8 de abril de 2013

El manuscrito rescatado en alta mar


Félix Navarrete


No la he visto más en cafetines ni prostíbulos, “echando una cana al aire” como acostumbraba decirle a sus amigos de “parranda”, cuando el mejor postor nocturno le endulzaba el oído con un poco de papel moneda, olor a lavanda y algunas historias viejas. Recuerdo su voz a lo “Vicky Carr”, masculina y sensual, acompasada al rasgueo diletante de su guitarra y el obeso vino compartido varias noches bajo el cielo impúdico de Managua.

Cuando la ciudad cerraba sus puertas como dos ojos de ballena enferma, ella danzaba en las entrañas de un “cuartucho” una seca melodía, mientras la música de su cuerpo se consumía con los albores de la mañana. Si alguna vez fue mariposa, leyenda de barriada, o bitácora para locos, lo cierto es que nunca volví a saber de Samanta, la muchacha que una noche se cansó de la provincia y cambió su piel por las escamas, como quien se cambia de nombre y domicilio para vivir otra vida y otras penas.

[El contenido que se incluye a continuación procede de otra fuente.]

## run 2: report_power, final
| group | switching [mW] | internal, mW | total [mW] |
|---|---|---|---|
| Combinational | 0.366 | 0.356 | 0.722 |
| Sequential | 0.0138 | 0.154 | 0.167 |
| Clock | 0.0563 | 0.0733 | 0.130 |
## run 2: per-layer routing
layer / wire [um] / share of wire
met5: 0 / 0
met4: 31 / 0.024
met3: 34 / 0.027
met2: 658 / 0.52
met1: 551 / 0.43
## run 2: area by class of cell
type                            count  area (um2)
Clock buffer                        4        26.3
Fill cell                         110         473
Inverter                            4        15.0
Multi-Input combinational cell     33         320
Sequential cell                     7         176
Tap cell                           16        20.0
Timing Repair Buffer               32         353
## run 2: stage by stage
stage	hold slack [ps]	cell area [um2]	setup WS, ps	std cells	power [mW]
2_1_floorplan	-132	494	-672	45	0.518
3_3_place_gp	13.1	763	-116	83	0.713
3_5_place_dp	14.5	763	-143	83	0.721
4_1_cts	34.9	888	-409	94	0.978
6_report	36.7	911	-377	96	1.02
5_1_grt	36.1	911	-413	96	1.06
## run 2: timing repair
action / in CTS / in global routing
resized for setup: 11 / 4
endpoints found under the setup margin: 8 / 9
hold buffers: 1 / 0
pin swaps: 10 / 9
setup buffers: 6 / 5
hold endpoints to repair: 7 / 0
==> src/rtl/complex_2x2_matrix_alu_core_assert.svh <==
// Assertion macros for the complex 2x2 matrix ALU core.
// Included by the top level; no other dependencies.
`ifndef COMPLEX_2X2_MATRIX_ALU_CORE_ASSERT_SVH
`define COMPLEX_2X2_MATRIX_ALU_CORE_ASSERT_SVH

// same-cycle implication, disabled while reset is low
`define CMALU_ASSERT_NOW(label, clk, rst_n, ante, cons, msg) \
	label: assert property (@(posedge clk) disable iff (!rst_n) (ante) |-> (cons)) \
		else $error(msg);

// next-cycle implication, disabled while reset is low
`define CMALU_ASSERT_NEXT(label, clk, rst_n, ante, cons, msg) \
	label: assert property (@(posedge clk) disable iff (!rst_n) (ante) |=> (cons)) \
		else $error(msg);

`endif

==> src/rtl/cmalu_pkg.sv <==
// Shared types, operation codes and helpers for the complex 2x2 matrix ALU.
// No dependencies.
package cmalu_pkg;

	localparam int CW  = 24;        // bits per real or imaginary part
	localparam int PKW = 2 * CW;    // packed complex element

	localparam logic [2:0] ACT_ADD   = 3'd0;
	localparam logic [2:0] ACT_SUB   = 3'd1;
	localparam logic [2:0] ACT_MUL   = 3'd2;
	localparam logic [2:0] ACT_SCALE = 3'd3;
	localparam logic [2:0] ACT_CONJ  = 3'd4;
	localparam logic [2:0] ACT_DET   = 3'd5;
	localparam logic [2:0] ACT_TRACE = 3'd6;

	localparam logic [CW-1:0] CMAX_C = {1'b0, {(CW-1){1'b1}}};
	localparam logic [CW-1:0] CMIN_C = {1'b1, {(CW-1){1'b0}}};

	typedef struct packed {
		logic [2:0]     action;
		logic [PKW-1:0] a00;
		logic [PKW-1:0] a01;
		logic [PKW-1:0] a10;
		logic [PKW-1:0] a11;
		logic [PKW-1:0] b00;
		logic [PKW-1:0] b01;
		logic [PKW-1:0] b10;
		logic [PKW-1:0] b11;
		logic [PKW-1:0] scalar;
	} req_t;

	typedef struct packed {
		logic [PKW-1:0] r00;
		logic [PKW-1:0] r01;
		logic [PKW-1:0] r10;
		logic [PKW-1:0] r11;
		logic           overflow;
	} res_t;

	typedef struct packed {
		logic signed [CW-1:0] re;
		logic signed [CW-1:0] im;
	} cpx_t;

	// add/sub/negate result, one guard bit
	typedef struct packed {
		logic signed [CW:0] re;
		logic signed [CW:0] im;
	} lin_t;

	// per-element control carried beside the operands
	typedef struct packed {
		logic use_mult;   // take the product sum, else the linear value
		logic neg_hi;     // subtract the second complex product
	} ctl_t;

	function automatic cpx_t unpack(input logic [PKW-1:0] p);
		cpx_t c;
		c.re = p[PKW-1:CW];
		c.im = p[CW-1:0];
		return c;
	endfunction

	function automatic logic [CW:0] sext1(input logic [CW-1:0] v);
		return {v[CW-1], v};
	endfunction

endpackage

==> src/rtl/cmalu_pack.sv <==
// Stage 4: saturates each summed component, packs the result matrix and
// raises the overflow flag. Uses cmalu_pkg.
module cmalu_pack #(
	parameter int FRAC_BITS = 20,
	localparam int PW = 2 * cmalu_pkg::CW - FRAC_BITS,
	localparam int SW = (PW + 2 > cmalu_pkg::CW + 1) ? PW + 2 : cmalu_pkg::CW + 1
) (
	input  logic                 clk,
	input  logic                 en,
	input  logic signed [SW-1:0] sum_re [4],
	input  logic signed [SW-1:0] sum_im [4],
	output cmalu_pkg::res_t      res_s4
);
	import cmalu_pkg::*;

	localparam logic signed [SW-1:0] SMAX = {{(SW-CW+1){1'b0}}, {(CW-1){1'b1}}};
	localparam logic signed [SW-1:0] SMIN = {{(SW-CW+1){1'b1}}, {(CW-1){1'b0}}};

	logic [PKW-1:0] r [4];
	logic           ovf;
	res_t           res;

	always_comb begin
		logic [CW-1:0] re_c;
		logic [CW-1:0] im_c;
		ovf = 1'b0;
		for (int k = 0; k < 4; k++) begin
			re_c = sum_re[k][CW-1:0];
			im_c = sum_im[k][CW-1:0];
			if (sum_re[k] > SMAX) begin
				re_c = CMAX_C;
				ovf  = 1'b1;
			end else if (sum_re[k] < SMIN) begin
				re_c = CMIN_C;
				ovf  = 1'b1;
			end
			if (sum_im[k] > SMAX) begin
				im_c = CMAX_C;
				ovf  = 1'b1;
			end else if (sum_im[k] < SMIN) begin
				im_c = CMIN_C;
				ovf  = 1'b1;
			end
			r[k] = {re_c, im_c};
		end
		res.r00      = r[0];
		res.r01      = r[1];
		res.r10      = r[2];
		res.r11      = r[3];
		res.overflow = ovf;
	end

	always_ff @(posedge clk) begin
		if (en) begin
			res_s4 <= res;
		end
	end

endmodule

==> config.mk <==
export PLATFORM = sky130hd
export DESIGN_NAME = cmalu_pack
export DESIGN_NICKNAME = d
export VERILOG_FILES = /design/src/rtl/complex_2x2_matrix_alu_core_assert.svh /design/src/rtl/cmalu_pkg.sv /design/src/rtl/cmalu_pack.sv
export SDC_FILE = /design/constraint.sdc
export NUM_CORES = 1
export LEC_CHECK = 0
export BUFFER_PORTS_ARGS = -buffer_cell sky130_fd_sc_hd__buf_2
export CORE_AREA = 5 5 167 169
export CTS_CLUSTER_DIAMETER = 100
export DETAILED_ROUTE_END_ITERATION = 10
export DIE_AREA = 0 0 172 174
export GPL_ROUTABILITY_DRIVEN = 0
export PLACE_DENSITY_LB_ADDON = 0.05
export SLEW_MARGIN = 10
export SYNTH_ARGS = -nofsm -noshare
export SYNTH_HDL_FRONTEND = slang
export SYNTH_SLANG_ARGS = --single-unit
export TNS_END_PERCENT = 100
==> constraint.sdc <==
create_clock -name clk -period 1 [get_ports clk]
set_input_delay 0.05 -clock clk [delete_from_list [all_inputs] [get_ports clk]]
set_output_delay 0.05 -clock clk [all_outputs]
set_load 0.02 [all_outputs]
* Word-level counts from Yosys, hierarchy flattened
Cells that the tools add are included.
** Storage, ports and cells
- Register bits after elaboration :: 193
- Bits of input ports :: 242
- Output and inout bits :: 193
- Logic and storage cells :: 35
** Cells by class
- Magnitude comparators :: 16
- Muxes and demuxes :: 9
- Reductions and logical operators :: 1
** Operator list (number)
- 30-bit by 24-bit > comparator with 1-bit output (second input constant) :: 8
- 30-bit by 24-bit < comparator with 1-bit output (second input constant) :: 8
- 24-bit two-way mux :: 8
- 15-bit OR reduction :: 1
- 1-bit two-way mux :: 1

* Longest topological paths before layout
- Word-level depth :: 2
- Gate-level depth with buffers :: 4
- Gate-level depth less buffers :: 4

* Worst setup path after synthesis
OpenSTA, ideal clock, no wires.
- Kind :: input -> register
- Start point :: input port sum_re[28] in the netlist's numbering
- End point :: register res_s4[0] in the netlist's numbering (data pin)
- Library setup time :: 0.271 ns
- Arrival :: 0.819 ns
- Data required time :: 0.729 ns
- Setup slack :: -0.090 ns
- Stages :: 4
- Path buffers :: 0
- Path through :: nor4_1 -> a21oi_1 -> nor4b_2 -> nand4_1
** On the way
- Word-level cells in the longest chain between the ends :: 2
- Elaborated cells between the ends (all ways) :: 3
- Classes of those cells :: order compare: 2; reduce/logical: 1
** RTL lines
- start, declared :: line cmalu_pack.sv:10 : input logic signed [SW-1:0] sum_re [4],
- 30-bit by 24-bit > comparator with 1-bit output or 30-bit by 24-bit < comparator with 1-bit output (tied branches) :: line cmalu_pack.sv:30, cmalu_pack.sv:33
- 15-bit OR reduction (no source line) (*)
- end signal, assigned :: line cmalu_pack.sv:55 : res_s4 <= res;
- end, declared :: line cmalu_pack.sv:12 : output cmalu_pkg::res_t res_s4
Mark *: on every way between the ends. The rest lies on a longest branch, timed or not.
A chain may end at the register's enable or synchronous reset.

* Worst setup path after layout
- Start point :: register res_s4[10] in the netlist's numbering
- End point :: output port res_s4[10] in the netlist's numbering
No word-level cell between the ends.

==> out/qor.yml <==
status: "finished with violations"
violations: "negative setup slack"
drc: 0
antenna_found_initial: 1
drive_gt1_frac: 0.471
synth.top_cells.by_area: "edfxtp_1 (75%), a21o_1 (18%), buf_2 (2.1%), nand4_1 (0.73%), nor4_1 (0.73%)"
cts_root_buf: "clkbuf_16"
async_reset_ff_frac: 0
drtPass1Iterations: 5
syn_to_final_growth_pct: 87.6
netlist_instances: 476
total_power_mw: 21.6
grt_first_pass_wirelength_um: 40900
critPathKind: "register to output port"
dpl.cell_count: 1265
synth_area_sq_mm: 0.00771
hold_viol_final: 0
synth_flop_cell: "edfxtp_1"
filler_cell_count: 2233
yosysUniqueCellTypes: 13
synth-seq-cells: 193
cts_buffers: 17
holdWs_ns: 0.0633
rows: 60
drv_slew: 0
core_sq_mm: 0.0264
yosysTopAreaCell: "edfxtp_1"
final_util: 0.547
die-height_um: 174
ys.warnings.count: 0
globalRouteOverflowTotal: 0
crit_fanout: 1
top_regs: "res_s4 x193"
cts_sinks: 193
peakVddDrop_uv: 772
largest_reg_flops: 193
drt_iter0_drc: 357
synth_edf_count: 193
setup_viol: 171
tritoncts: "built"
cts.htree.levels: 4
num_vias: 6805
grt_max_degree: 49
cp.arrival_ns: 1.06
wl_per_cell_um: 18.9
crit_path_end_kind: "output port"
cp_slowest_cell: "edfxtp_1"
regMostFlops: "res_s4"
layout.cells.non_filler: 1494
die_w_um: 172
post-place-ws_ns: -0.827
fin_area_sq_mm: 0.0145
ys_seq_area_frac: 0.752
worstSetupStartpointType: "register"
fin_tns_setup_ns: -3.20
dieArea_sq_mm: 0.0299
first_global_vias: 7301
finalNetCount: 1382
layout_commonest_cell: "buf_2"
rsz0062_at_grt: "yes"
avgSynthCellArea_sq_um: 16.2
power.leakage_nw: 6.59
viasPerCell: 4.55
min_period_ns: 1.11
synth_top_area_share: 0.752
start_util: 0.292
dp_hpwl_um: 21000
critical_path_required_ns: 0.95
path_buf_inv: 1
crit_chain: "buf_6"
diodes: 0
p_per_area_mw_per_mm2: 1490
min_path_type: "primary input to register"
layout_common_cells: "buf_2 (256), dlygate4sd3_1 (193), edfxtp_1 (193), a21o_1 (184), buf_6 (172)"
synth.net_count: 718
io_pins: 435
ant_nets: 0
placed_area_sq_mm: 0.0108
drt_wl_total_um: 28300
numPortBuffers: 434
fmax_mhz: 904
track_usage: 0.179
clockBufferDepth: 2
cap_violations: 0
max_stage_delay_ns: 0.45
max_slew_margin: 0.740
min_period_over_period: 1.11
path_clk_slew_ns: 0.08
crit_family: "flip-flops"
max_slew.worst_pin.slew_ns: 0.389
worst_slack_ns: -0.106
synth_stat cells (2+ instances only):
cell	instances
o21a_1	6
clkbuf_1	8
nor2_1	8
nand2_1	8
nor4_1	9
buf_2	32
a21o_1	184
nor4b_2	2
edfxtp_1	193
a21oi_1	8
nand4_1	9
o21ai_1	8
path summary, 6_finish.rpt:
path,from,end,slack (ns),cells after the start
setup / recovery,res_s4[10],res_s4[10],-0.11,1
hold / removal,en,res_s4[37],0.06,2
routing by layer:
metal	wire length [um]	up-vias	track usage
met3	2360	44	0.0573
met2	15100	301	0.332
met5	20	-	0
met1	10100	3282	0.191
li1	-	3176	-
met4	718	2	0.0531
report_power, final:
| group | total, mW | switching (mW) | internal [mW] | leakage [nW] |
|---|---|---|---|---|
| combinational | 4.75 | 2.24 | 2.51 | 4.41 |
| clock | 6.79 | 3.26 | 3.53 | 0.277 |
| sequential | 10.0 | 0.320 | 9.73 | 1.90 |
repair_timing:
| action | in CTS | in global routing |
|---|---|---|
| endpoints found under the hold margin | 198 | 0 |
| endpoints found under the setup margin | 194 | 194 |
| hold buffers | 193 | 0 |
| pin swaps | 1 | 9 |
| buffers inserted | 0 | 4 |
| resized for setup | 209 | 151 |
area by class of cell:
type | instances | area, sq um | share of cell area
multi-input combinational | 243 | 1880 | 0.130
tap | 341 | 427 | 0.0295
sequential | 193 | 5800 | 0.401
clock inverter | 14 | 151 | 0.0105
timing repair buffer | 685 | 5780 | 0.400
clock buffer | 18 | 429 | 0.0297
cell families after synthesis:
| kind of cell | count (synthesis) | share of synthesized area |
|---|---|---|
| compound gates | 206 | 0.195 |
| buf+inv | 40 | 0.0247 |
| flops | 193 | 0.752 |
| simple gates | 37 | 0.0279 |
No activity file was read; power rests on OpenSTA's default activity.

De esta rara mujer, los pescadores hablan poco y olvidan mucho. Pero cuando baja el sol de sus caras y sube el vino en sus tertulias, comentan que Samanta embosca sus barcos en alta mar, y regala generosa sus carnes y caricias por un poco de papel moneda, licor barato, una tonada desastrosa de guitarra y quizás un par de historias viejas que lejanamente se asocien a su destino y al mío.